_EXERCISE REQUIREMENTS_. Beginning at the top of the material, repeat each line exactly, and stop once the line with "2.28 | 8.50 |" has been written.

----- DATASET EXTRACT -----

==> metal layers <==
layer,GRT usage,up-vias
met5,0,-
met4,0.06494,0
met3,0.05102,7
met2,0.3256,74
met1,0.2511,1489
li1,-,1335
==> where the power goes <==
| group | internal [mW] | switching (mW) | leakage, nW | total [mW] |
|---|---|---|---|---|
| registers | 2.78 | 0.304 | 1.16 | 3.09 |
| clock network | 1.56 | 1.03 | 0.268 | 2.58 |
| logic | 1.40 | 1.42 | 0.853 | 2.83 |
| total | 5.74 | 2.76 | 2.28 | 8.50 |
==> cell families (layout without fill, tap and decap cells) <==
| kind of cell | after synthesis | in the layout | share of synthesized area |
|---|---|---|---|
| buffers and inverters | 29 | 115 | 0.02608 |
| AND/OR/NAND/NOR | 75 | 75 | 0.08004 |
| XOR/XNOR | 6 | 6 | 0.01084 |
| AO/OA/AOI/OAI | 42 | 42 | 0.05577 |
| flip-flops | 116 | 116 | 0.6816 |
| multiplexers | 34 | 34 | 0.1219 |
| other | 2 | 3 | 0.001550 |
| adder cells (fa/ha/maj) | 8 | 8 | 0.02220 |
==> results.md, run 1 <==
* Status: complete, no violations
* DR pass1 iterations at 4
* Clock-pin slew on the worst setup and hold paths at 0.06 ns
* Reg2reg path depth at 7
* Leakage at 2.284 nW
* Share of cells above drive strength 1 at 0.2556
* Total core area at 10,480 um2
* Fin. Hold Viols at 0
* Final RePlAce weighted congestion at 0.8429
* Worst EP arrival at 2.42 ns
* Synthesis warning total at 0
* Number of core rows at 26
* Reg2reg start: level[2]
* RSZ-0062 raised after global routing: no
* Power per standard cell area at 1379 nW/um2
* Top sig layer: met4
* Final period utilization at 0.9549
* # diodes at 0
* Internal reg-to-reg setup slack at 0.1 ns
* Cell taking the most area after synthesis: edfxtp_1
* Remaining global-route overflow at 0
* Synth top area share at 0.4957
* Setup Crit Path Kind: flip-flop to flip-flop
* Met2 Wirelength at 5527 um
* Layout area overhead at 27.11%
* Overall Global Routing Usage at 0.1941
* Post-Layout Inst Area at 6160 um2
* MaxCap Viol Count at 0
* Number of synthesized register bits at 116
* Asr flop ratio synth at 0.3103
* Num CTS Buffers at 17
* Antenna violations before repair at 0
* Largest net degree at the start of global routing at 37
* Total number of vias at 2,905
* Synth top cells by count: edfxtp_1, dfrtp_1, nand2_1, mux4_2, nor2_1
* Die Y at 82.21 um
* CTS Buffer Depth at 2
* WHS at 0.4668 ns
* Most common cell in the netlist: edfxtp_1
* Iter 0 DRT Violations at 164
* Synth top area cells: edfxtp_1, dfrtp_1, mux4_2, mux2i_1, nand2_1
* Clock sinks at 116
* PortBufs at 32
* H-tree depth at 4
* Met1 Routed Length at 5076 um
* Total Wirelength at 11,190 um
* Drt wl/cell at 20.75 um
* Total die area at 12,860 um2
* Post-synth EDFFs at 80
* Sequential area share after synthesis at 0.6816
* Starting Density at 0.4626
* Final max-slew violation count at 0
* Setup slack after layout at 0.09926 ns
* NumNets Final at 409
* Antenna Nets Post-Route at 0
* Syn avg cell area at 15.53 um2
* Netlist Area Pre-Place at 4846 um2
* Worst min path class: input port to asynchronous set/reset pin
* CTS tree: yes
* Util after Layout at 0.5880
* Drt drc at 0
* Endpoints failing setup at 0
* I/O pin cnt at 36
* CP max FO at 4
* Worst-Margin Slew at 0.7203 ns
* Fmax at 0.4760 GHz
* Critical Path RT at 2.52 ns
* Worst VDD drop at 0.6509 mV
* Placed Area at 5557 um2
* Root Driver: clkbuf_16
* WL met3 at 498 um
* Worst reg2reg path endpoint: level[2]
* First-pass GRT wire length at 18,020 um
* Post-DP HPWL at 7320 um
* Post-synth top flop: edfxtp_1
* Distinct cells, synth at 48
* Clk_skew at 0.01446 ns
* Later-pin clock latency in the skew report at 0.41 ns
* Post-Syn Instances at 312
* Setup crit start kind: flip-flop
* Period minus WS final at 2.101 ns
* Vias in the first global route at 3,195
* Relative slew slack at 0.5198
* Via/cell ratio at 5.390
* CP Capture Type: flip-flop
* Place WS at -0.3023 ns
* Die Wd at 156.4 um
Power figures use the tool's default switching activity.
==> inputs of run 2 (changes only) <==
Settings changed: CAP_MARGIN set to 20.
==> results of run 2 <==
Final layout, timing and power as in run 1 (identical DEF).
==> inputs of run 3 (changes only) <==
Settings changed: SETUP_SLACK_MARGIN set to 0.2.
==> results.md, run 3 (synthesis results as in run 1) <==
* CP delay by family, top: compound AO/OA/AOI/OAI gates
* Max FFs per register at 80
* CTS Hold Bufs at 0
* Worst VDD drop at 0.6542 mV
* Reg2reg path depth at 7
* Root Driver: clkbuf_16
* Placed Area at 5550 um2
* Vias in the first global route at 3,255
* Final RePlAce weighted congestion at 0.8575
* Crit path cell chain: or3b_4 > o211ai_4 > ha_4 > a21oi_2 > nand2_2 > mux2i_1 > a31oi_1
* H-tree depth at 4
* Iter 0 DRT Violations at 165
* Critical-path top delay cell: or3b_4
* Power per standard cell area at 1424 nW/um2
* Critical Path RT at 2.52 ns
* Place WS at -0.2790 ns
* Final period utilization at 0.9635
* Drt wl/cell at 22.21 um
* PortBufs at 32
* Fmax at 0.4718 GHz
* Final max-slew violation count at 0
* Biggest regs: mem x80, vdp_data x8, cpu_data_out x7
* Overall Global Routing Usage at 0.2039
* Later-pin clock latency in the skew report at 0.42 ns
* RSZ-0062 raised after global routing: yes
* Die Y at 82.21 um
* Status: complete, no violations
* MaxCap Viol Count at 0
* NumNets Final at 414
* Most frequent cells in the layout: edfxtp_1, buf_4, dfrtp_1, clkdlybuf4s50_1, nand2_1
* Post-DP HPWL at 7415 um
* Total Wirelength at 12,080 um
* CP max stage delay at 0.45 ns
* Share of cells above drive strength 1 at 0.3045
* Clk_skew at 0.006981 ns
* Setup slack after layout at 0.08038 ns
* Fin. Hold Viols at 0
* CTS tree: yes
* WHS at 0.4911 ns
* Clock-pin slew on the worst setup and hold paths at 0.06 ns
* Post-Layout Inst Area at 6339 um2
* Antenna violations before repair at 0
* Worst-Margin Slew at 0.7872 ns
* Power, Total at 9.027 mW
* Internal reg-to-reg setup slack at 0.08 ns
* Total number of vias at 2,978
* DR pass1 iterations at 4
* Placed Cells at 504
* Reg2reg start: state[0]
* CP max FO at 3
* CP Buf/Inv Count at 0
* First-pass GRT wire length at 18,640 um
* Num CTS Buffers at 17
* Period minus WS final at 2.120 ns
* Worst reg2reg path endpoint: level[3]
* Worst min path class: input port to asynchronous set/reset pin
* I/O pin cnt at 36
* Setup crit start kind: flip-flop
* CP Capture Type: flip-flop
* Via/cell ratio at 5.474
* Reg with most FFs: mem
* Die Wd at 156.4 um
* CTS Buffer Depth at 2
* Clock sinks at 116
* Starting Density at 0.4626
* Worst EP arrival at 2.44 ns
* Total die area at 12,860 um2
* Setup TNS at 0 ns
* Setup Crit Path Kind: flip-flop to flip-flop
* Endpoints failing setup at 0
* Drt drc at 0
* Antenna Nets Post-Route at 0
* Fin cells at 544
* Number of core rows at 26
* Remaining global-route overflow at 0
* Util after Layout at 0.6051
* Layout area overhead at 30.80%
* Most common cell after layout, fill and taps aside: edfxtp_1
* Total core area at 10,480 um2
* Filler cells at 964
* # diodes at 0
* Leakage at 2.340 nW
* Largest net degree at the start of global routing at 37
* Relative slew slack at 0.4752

-----

_TASK OUTPUT_.
==> metal layers <==
layer,GRT usage,up-vias
met5,0,-
met4,0.06494,0
met3,0.05102,7
met2,0.3256,74
met1,0.2511,1489
li1,-,1335
==> where the power goes <==
| group | internal [mW] | switching (mW) | leakage, nW | total [mW] |
|---|---|---|---|---|
| registers | 2.78 | 0.304 | 1.16 | 3.09 |
| clock network | 1.56 | 1.03 | 0.268 | 2.58 |
| logic | 1.40 | 1.42 | 0.853 | 2.83 |
| total | 5.74 | 2.76 | 2.28 | 8.50 |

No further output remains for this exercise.